Information supplied START

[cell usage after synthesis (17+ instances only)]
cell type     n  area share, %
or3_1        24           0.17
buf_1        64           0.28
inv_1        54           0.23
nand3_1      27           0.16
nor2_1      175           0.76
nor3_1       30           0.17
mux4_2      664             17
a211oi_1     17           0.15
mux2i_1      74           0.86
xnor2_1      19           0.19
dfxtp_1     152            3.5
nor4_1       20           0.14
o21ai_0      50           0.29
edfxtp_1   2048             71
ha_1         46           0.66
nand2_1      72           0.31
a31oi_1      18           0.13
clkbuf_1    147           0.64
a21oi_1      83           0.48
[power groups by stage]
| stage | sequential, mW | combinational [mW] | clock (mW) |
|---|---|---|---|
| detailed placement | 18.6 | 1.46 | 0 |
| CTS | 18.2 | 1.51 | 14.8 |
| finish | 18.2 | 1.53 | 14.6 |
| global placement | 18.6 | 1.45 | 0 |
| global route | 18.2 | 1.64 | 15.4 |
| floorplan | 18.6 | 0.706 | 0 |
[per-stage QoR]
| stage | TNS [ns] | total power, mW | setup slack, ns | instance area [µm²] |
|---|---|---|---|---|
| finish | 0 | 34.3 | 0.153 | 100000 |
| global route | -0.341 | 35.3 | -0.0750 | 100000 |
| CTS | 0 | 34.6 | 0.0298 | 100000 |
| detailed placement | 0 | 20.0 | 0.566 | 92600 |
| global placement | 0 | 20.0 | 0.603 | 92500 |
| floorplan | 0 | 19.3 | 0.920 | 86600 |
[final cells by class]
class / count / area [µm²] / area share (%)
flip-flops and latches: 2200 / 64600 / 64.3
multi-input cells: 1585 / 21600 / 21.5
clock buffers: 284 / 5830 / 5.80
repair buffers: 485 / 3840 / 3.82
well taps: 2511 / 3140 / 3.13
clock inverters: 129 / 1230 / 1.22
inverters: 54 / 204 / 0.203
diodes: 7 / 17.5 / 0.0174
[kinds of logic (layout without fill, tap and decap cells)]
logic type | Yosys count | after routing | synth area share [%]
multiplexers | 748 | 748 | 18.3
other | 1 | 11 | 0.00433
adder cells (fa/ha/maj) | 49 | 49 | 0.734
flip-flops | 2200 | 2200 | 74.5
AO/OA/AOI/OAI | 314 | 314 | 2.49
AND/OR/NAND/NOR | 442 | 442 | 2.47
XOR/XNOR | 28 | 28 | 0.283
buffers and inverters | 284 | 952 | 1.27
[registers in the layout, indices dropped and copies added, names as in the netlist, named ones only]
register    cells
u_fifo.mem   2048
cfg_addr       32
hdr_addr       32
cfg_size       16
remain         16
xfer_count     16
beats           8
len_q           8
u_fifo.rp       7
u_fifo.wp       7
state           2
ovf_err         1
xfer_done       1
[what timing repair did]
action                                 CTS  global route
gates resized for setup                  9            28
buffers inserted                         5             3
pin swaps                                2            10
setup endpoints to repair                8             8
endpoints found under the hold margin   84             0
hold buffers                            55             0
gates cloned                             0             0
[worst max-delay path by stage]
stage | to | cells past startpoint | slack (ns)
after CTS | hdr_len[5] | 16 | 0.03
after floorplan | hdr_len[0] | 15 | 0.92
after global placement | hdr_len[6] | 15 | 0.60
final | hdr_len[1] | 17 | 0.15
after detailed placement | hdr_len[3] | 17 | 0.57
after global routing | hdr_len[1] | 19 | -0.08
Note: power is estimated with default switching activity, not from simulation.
[src/rtl/xp_pkg.sv]
package xp_pkg;
   localparam int BYTE_W = 8;
   localparam logic [BYTE_W-1:0] LAST_CMD = 8'h03;

   typedef enum logic [1:0] {
      SEL_LEVEL = 2'd0,
      SEL_DRIVE = 2'd1,
      SEL_FLIP  = 2'd2,
      SEL_DIR   = 2'd3
   } sel_t;

   typedef enum logic [2:0] {
      LK_IDLE,
      LK_ADDR,
      LK_CMD,
      LK_WDAT,
      LK_ACK,
      LK_TX,
      LK_RACK
   } lk_state_t;
endpackage

[src/rtl/xp_sync.sv]
module xp_sync #(
   parameter int            W       = 1,
   parameter int            STAGES  = 2,
   parameter logic [W-1:0]  RST_VAL = '0
) (
   input  logic         clk,
   input  logic         rst_n,
   input  logic [W-1:0] d,
   output logic [W-1:0] q
);
   logic [STAGES-1:0][W-1:0] chain;

   initial begin
      assert (STAGES >= 2) else $error("xp_sync: STAGES must be at least 2");
      assert (W >= 1) else $error("xp_sync: W must be positive");
   end

   always_ff @(posedge clk or negedge rst_n) begin
      if (!rst_n) chain <= {STAGES{RST_VAL}};
      else        chain <= {chain[STAGES-2:0], d};
   end

   assign q = chain[STAGES-1];
endmodule

[src/rtl/xp_bus_events.sv]
module xp_bus_events (
   input  logic clk,
   input  logic rst_n,
   input  logic scl_s,
   input  logic sda_s,
   output logic scl_rise,
   output logic scl_fall,
   output logic start_ev,
   output logic stop_ev
);
   logic scl_q, sda_q;

   always_ff @(posedge clk or negedge rst_n) begin
      if (!rst_n) begin
         scl_q <= 1'b1;
         sda_q <= 1'b1;
      end else begin
         scl_q <= scl_s;
         sda_q <= sda_s;
      end
   end

   assign scl_rise = scl_s & ~scl_q;
   assign scl_fall = ~scl_s & scl_q;
   assign start_ev = scl_s & scl_q & sda_q & ~sda_s;
   assign stop_ev  = scl_s & scl_q & ~sda_q & sda_s;
endmodule
## src/rtl/alu_pkg.sv

```systemverilog
package alu_pkg;

    localparam int OP_W = 5;

    typedef enum logic [OP_W-1:0] {
        OP_NOP   = 5'd0,
        OP_ADDWF = 5'd1,
        OP_SUBWF = 5'd2,
        OP_ANDWF = 5'd3,
        OP_IORWF = 5'd4,
        OP_XORWF = 5'd5,
        OP_COMF  = 5'd6,
        OP_INCF  = 5'd7,
        OP_DECF  = 5'd8,
        OP_MOVF  = 5'd9,
        OP_CLRF  = 5'd10,
        OP_CLRW  = 5'd11,
        OP_MOVWF = 5'd12,
        OP_RLF   = 5'd13,
        OP_RRF   = 5'd14,
        OP_SWAPF = 5'd15,
        OP_BCF   = 5'd16,
        OP_BSF   = 5'd17,
        OP_BTST  = 5'd18,
        OP_ADDLW = 5'd19,
        OP_SUBLW = 5'd20,
        OP_ANDLW = 5'd21,
        OP_IORLW = 5'd22,
        OP_XORLW = 5'd23,
        OP_MOVLW = 5'd24
    } alu_op_e;

    typedef enum logic {
        ST_IDLE  = 1'b0,
        ST_WRITE = 1'b1
    } wb_state_e;

endpackage

```

## src/rtl/alu_core.sv

```systemverilog
module alu_core
    import alu_pkg::*;
#(
    parameter int DATA_W = 8,
    localparam int NIB_W = DATA_W / 2,
    localparam int IDX_W = $clog2(DATA_W)
) (
    input  alu_op_e            op,
    input  logic [DATA_W-1:0]  f_val,
    input  logic [DATA_W-1:0]  lit_val,
    input  logic [DATA_W-1:0]  w_val,
    input  logic               c_in,
    input  logic [IDX_W-1:0]   bit_sel,
    output logic [DATA_W-1:0]  result,
    output logic               c_new,
    output logic               dc_new,
    output logic               upd_c,
    output logic               upd_dc,
    output logic               upd_z,
    output logic               bit_val
);

    logic [DATA_W-1:0] bit_mask;
    logic [DATA_W-1:0] operand;
    logic [DATA_W-1:0] addend;
    logic [DATA_W:0]   sum_full;
    logic [NIB_W:0]    nib_full;
    logic              is_lit;
    logic              is_sub;

    for (genvar gi = 0; gi < DATA_W; gi++) begin : g_mask
        assign bit_mask[gi] = (bit_sel == IDX_W'(gi));
    end

    assign bit_val = |(f_val & bit_mask);

    always_comb begin
        is_lit   = (op == OP_ADDLW) || (op == OP_SUBLW) || (op == OP_ANDLW) ||
                   (op == OP_IORLW) || (op == OP_XORLW) || (op == OP_MOVLW);
        is_sub   = (op == OP_SUBWF) || (op == OP_SUBLW);
        operand  = is_lit ? lit_val : f_val;
        addend   = is_sub ? ~w_val : w_val;
        sum_full = {1'b0, operand} + {1'b0, addend} + (DATA_W+1)'(is_sub);
        nib_full = {1'b0, operand[NIB_W-1:0]} + {1'b0, addend[NIB_W-1:0]}
                   + (NIB_W+1)'(is_sub);
    end

    always_comb begin
        result = '0;
        c_new  = c_in;
        dc_new = nib_full[NIB_W];
        upd_c  = 1'b0;
        upd_dc = 1'b0;
        upd_z  = 1'b0;
        unique case (op)
            OP_ADDWF, OP_SUBWF, OP_ADDLW, OP_SUBLW: begin
                result = sum_full[DATA_W-1:0];
                c_new  = sum_full[DATA_W];
                upd_c  = 1'b1;
                upd_dc = 1'b1;
                upd_z  = 1'b1;
            end
            OP_ANDWF, OP_ANDLW: begin
                result = operand & w_val;
                upd_z  = 1'b1;
            end
            OP_IORWF, OP_IORLW: begin
                result = operand | w_val;
                upd_z  = 1'b1;
            end
            OP_XORWF, OP_XORLW: begin
                result = operand ^ w_val;
                upd_z  = 1'b1;
            end
            OP_COMF: begin
                result = ~f_val;
                upd_z  = 1'b1;
            end
            OP_INCF: begin
                result = f_val + DATA_W'(1);
                upd_z  = 1'b1;
            end
            OP_DECF: begin
                result = f_val - DATA_W'(1);
                upd_z  = 1'b1;
            end
            OP_MOVF: begin
                result = f_val;
                upd_z  = 1'b1;
            end
            OP_CLRF, OP_CLRW: begin
                result = '0;
                upd_z  = 1'b1;
            end
            OP_MOVWF: result = w_val;
            OP_RLF: begin
                result = {f_val[DATA_W-2:0], c_in};
                c_new  = f_val[DATA_W-1];
                upd_c  = 1'b1;
            end
            OP_RRF: begin
                result = {c_in, f_val[DATA_W-1:1]};
                c_new  = f_val[0];
                upd_c  = 1'b1;
            end
            OP_SWAPF: result = {f_val[NIB_W-1:0], f_val[DATA_W-1:NIB_W]};
            OP_BCF:   result = f_val & ~bit_mask;
            OP_BSF:   result = f_val | bit_mask;
            OP_MOVLW: result = lit_val;
            OP_NOP, OP_BTST: result = '0;
            default:  result = '0;
        endcase
    end

endmodule

```

## src/rtl/wb_ctrl.sv

```systemverilog
module wb_ctrl
    import alu_pkg::*;
(
    input  logic    clk,
    input  logic    rst_n,
    input  logic    op_valid,
    input  alu_op_e op,
    input  logic    dest,
    output logic    load_w,
    output logic    load_f,
    output logic    wr_f
);

    wb_state_e state_q;
    wb_state_e state_d;

    always_comb begin
        load_w = 1'b0;
        load_f = 1'b0;
        unique case (op)
            OP_ADDWF, OP_SUBWF, OP_ANDWF, OP_IORWF, OP_XORWF, OP_COMF,
            OP_INCF, OP_DECF, OP_MOVF, OP_RLF, OP_RRF, OP_SWAPF: begin
                load_f = op_valid & dest;
                load_w = op_valid & ~dest;
            end
            OP_CLRF, OP_MOVWF, OP_BCF, OP_BSF: load_f = op_valid;
            OP_CLRW, OP_ADDLW, OP_SUBLW, OP_ANDLW, OP_IORLW, OP_XORLW,
            OP_MOVLW: load_w = op_valid;
            OP_NOP, OP_BTST: begin
                load_w = 1'b0;
                load_f = 1'b0;
            end
            default: begin
                load_w = 1'b0;
                load_f = 1'b0;
            end
        endcase
    end

    always_comb begin
        state_d = state_q;
        unique case (state_q)
            ST_IDLE:  if (load_f) state_d = ST_WRITE;
            ST_WRITE: if (!load_f) state_d = ST_IDLE;
            default:  state_d = ST_IDLE;
        endcase
    end

    always_ff @(posedge clk) begin
        if (!rst_n) state_q <= ST_IDLE;
        else        state_q <= state_d;
    end

    always_comb begin
        wr_f = (state_q == ST_WRITE);
    end

endmodule

```

## src/rtl/acc_alu.sv

```systemverilog
module acc_alu
    import alu_pkg::*;
#(
    parameter int DATA_W = 8,
    localparam int IDX_W = $clog2(DATA_W)
) (
    input  logic              clk,
    input  logic              rst_n,
    input  logic              op_valid,
    input  logic [OP_W-1:0]   op_code,
    input  logic              dest,
    input  logic [DATA_W-1:0] f_in,
    input  logic [DATA_W-1:0] lit_in,
    input  logic [IDX_W-1:0]  bit_sel,
    output logic [DATA_W-1:0] res_out,
    output logic              wr_f,
    output logic [DATA_W-1:0] w_out,
    output logic              c_flag,
    output logic              dc_flag,
    output logic              z_flag,
    output logic              bit_out
);

    alu_op_e           op;
    logic [DATA_W-1:0] result;
    logic              c_new, dc_new, upd_c, upd_dc, upd_z, bit_val;
    logic              load_w, load_f;

    assign op = alu_op_e'(op_code);

    alu_core #(.DATA_W(DATA_W)) u_core (
        .op      (op),
        .f_val   (f_in),
        .lit_val (lit_in),
        .w_val   (w_out),
        .c_in    (c_flag),
        .bit_sel (bit_sel),
        .result  (result),
        .c_new   (c_new),
        .dc_new  (dc_new),
        .upd_c   (upd_c),
        .upd_dc  (upd_dc),
        .upd_z   (upd_z),
        .bit_val (bit_val)
    );

    wb_ctrl u_ctrl (
        .clk      (clk),
        .rst_n    (rst_n),
        .op_valid (op_valid),
        .op       (op),
        .dest     (dest),
        .load_w   (load_w),
        .load_f   (load_f),
        .wr_f     (wr_f)
    );

    always_ff @(posedge clk) begin
        if (!rst_n) begin
            w_out   <= '0;
            res_out <= '0;
            c_flag  <= 1'b0;
            dc_flag <= 1'b0;
            z_flag  <= 1'b0;
            bit_out <= 1'b0;
        end else if (op_valid) begin
            if (upd_c)  c_flag  <= c_new;
            if (upd_dc) dc_flag <= dc_new;
            if (upd_z)  z_flag  <= (result == '0);
            if (load_w) w_out   <= result;
            if (load_f) res_out <= result;
            if (op == OP_BTST) bit_out <= bit_val;
        end
    end

endmodule

```

## config.mk

```make
export PLATFORM = sky130hd
export DESIGN_NAME = acc_alu
export DESIGN_NICKNAME = d
export VERILOG_FILES = /design/src/rtl/alu_pkg.sv /design/src/rtl/alu_core.sv /design/src/rtl/wb_ctrl.sv /design/src/rtl/acc_alu.sv
export SDC_FILE = /design/constraint.sdc
export NUM_CORES = 1
export LEC_CHECK = 0
export BUFFER_PORTS_ARGS = -buffer_cell sky130_fd_sc_hd__buf_2
export CAP_MARGIN = 10
export CORE_MARGIN = 3
export CORE_UTILIZATION = 60
export CTS_BUF_LIST = sky130_fd_sc_hd__clkbuf_4 sky130_fd_sc_hd__clkbuf_8
export DETAILED_ROUTE_END_ITERATION = 10
export PLACE_DENSITY = 0.84
export SLEW_MARGIN = 20
export SYNTH_ARGS = -nofsm -noshare
export SYNTH_HDL_FRONTEND = slang
export SYNTH_HIERARCHICAL = 1
export SYNTH_SLANG_ARGS = --single-unit
```

## constraint.sdc

```tcl
create_clock -name clk -period 5.8 [get_ports clk]
set_clock_uncertainty 0.15 [all_clocks]
set_input_delay 1.16 -clock clk [delete_from_list [all_inputs] [get_ports clk]]
set_output_delay 1.16 -clock clk [all_outputs]
set_load 0.1 [all_outputs]
```

Word level (Yosys, flattened, before mapping)
Cells that the tools add are included.
- bits of input ports: 28
- output and inout port bits: 21
- flip-flop bits (word level): 21
- equal/unequal tests: 31
- add/subtract/negate cells: 6
- reduce and logical (&&, ||, !) cells: 25
- muxes and demuxes: 10
- bitwise gates (word level): 12
- operator list (operator ; count):
    8-bit case mux with 15 select lines ; 1
    5-bit equality test (second input constant) ; 9
    5-bit by 4-bit equality test with 1-bit output (second input constant) ; 8
    8-bit bitwise AND ; 3
    8-bit inverter ; 3
    5-bit by 3-bit equality test with 1-bit output (second input constant) ; 4
    8-bit 2-to-1 mux ; 2
    8-bit OR ; 2
    16-bit OR reduction ; 1
    3-bit equality test (second input constant) ; 4
    12-bit OR reduction ; 1
    5-bit by 2-bit equality test with 1-bit output (second input constant) ; 2
    2-bit AND reduction ; 5
    8-bit by 8-bit adder with 9-bit output ; 1
    9-bit by 1-bit adder with 9-bit output ; 1
    8-bit by 1-bit adder with 8-bit output (second input constant) ; 1
    8-bit logical NOT ; 1
    4-bit OR reduction ; 2
    8-bit OR reduction ; 1
    8-bit by 1-bit subtractor with 8-bit output (second input constant) ; 1
    8-bit XOR ; 1
    7-bit OR reduction ; 1
    3-bit by 2-bit equality test with 1-bit output (second input constant) ; 2
    1-bit logical OR ; 6
    14 further kinds ; 21

Depth between registers and ports, before layout
Gate-level depths: netlist of run 1.
- word-level depth: 11
- mapped depth: 17

Hierarchy
Netlist of run 1, hierarchy kept.
- modules (own cells, without submodules) (module ; area an instance (um^2) ; cells an instance ; instances):
    alu_core ; 2200.9 ; 300 ; 1
    acc_alu ; 842.1 ; 96 ; 1
    wb_ctrl ; 176.4 ; 24 ; 1

Worst setup path after synthesis of run 1
No wires, ideal clock.
- path kind: input to register
- start point: input op_code[0]
- end point: register z_flag
- cell stages on the path: 17
- arrival: 4.548 ns
- required time: 5.580 ns
- setup time: 0.070 ns
- slack: 1.032 ns
- path buffers: 2
- path through: buf_2 > or4b_4 > o22a_1 > buf_6 > mux2_2 > nand2_1 > o21ai_0 > fa_1 > a21o_1 > a21o_1 > nand2_1 > a21oi_1 > xor2_1 > a221o_1 > nor4_1 > nand4_1 > a21boi_1
- cells in the longest elaborated chain, start to end: 11
- RTL lines (what ; RTL line ; text):
    start, declared ; acc_alu.sv:10 ; input logic [OP_W-1:0] op_code,
    5-bit equality test, on equally long branches ; alu_core.sv:38, alu_core.sv:55, alu_core.sv:40 ;
    1-bit logical OR (3 in a row) ; alu_core.sv:38 ; is_lit = (op == OP_ADDLW) || (op == OP_SUBLW) || (op == OP_ANDLW) ||
    1-bit logical OR (2 in a row) ; alu_core.sv:39 ; (op == OP_IORLW) || (op == OP_XORLW) || (op == OP_MOVLW);
    8-bit 2-to-1 mux ; alu_core.sv:41 ; operand = is_lit ? lit_val : f_val;
    8-bit by 8-bit adder with 9-bit output ; alu_core.sv:43 ; sum_full = {1'b0, operand} + {1'b0, addend} + (DATA_W+1)'(is_sub);
    9-bit by 1-bit adder with 9-bit output ; alu_core.sv:43 ;
    8-bit case mux with 15 select lines * ; alu_core.sv:55 ; unique case (op)
    named net result[6] ; acc_alu.sv:25 ; logic [DATA_W-1:0] result;
    8-bit logical NOT * ; acc_alu.sv:69 ; if (upd_z) z_flag <= (result == '0);
    end signal, assigned ; acc_alu.sv:69 ;
    end, declared ; acc_alu.sv:20 ; output logic z_flag,
The timed path passes the listed nets; every way through them passes the cells marked *.
A chain may end at the register's enable or synchronous reset.

Worst setup path in the final report of run 1
- start point: input op_code[3]
- end point: register z_flag
Same word-level chain as after synthesis.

Information supplied END

→ **What you should do**:
An exact copy of the lines above, from the one containing "setup endpoints to" down to the one containing "after detailed placement" and including both, is the whole answer; retype it and nothing else.

→ **Result**:
setup endpoints to repair                8             8
endpoints found under the hold margin   84             0
hold buffers                            55             0
gates cloned                             0             0
[worst max-delay path by stage]
stage | to | cells past startpoint | slack (ns)
after CTS | hdr_len[5] | 16 | 0.03
after floorplan | hdr_len[0] | 15 | 0.92
after global placement | hdr_len[6] | 15 | 0.60
final | hdr_len[1] | 17 | 0.15
after detailed placement | hdr_len[3] | 17 | 0.57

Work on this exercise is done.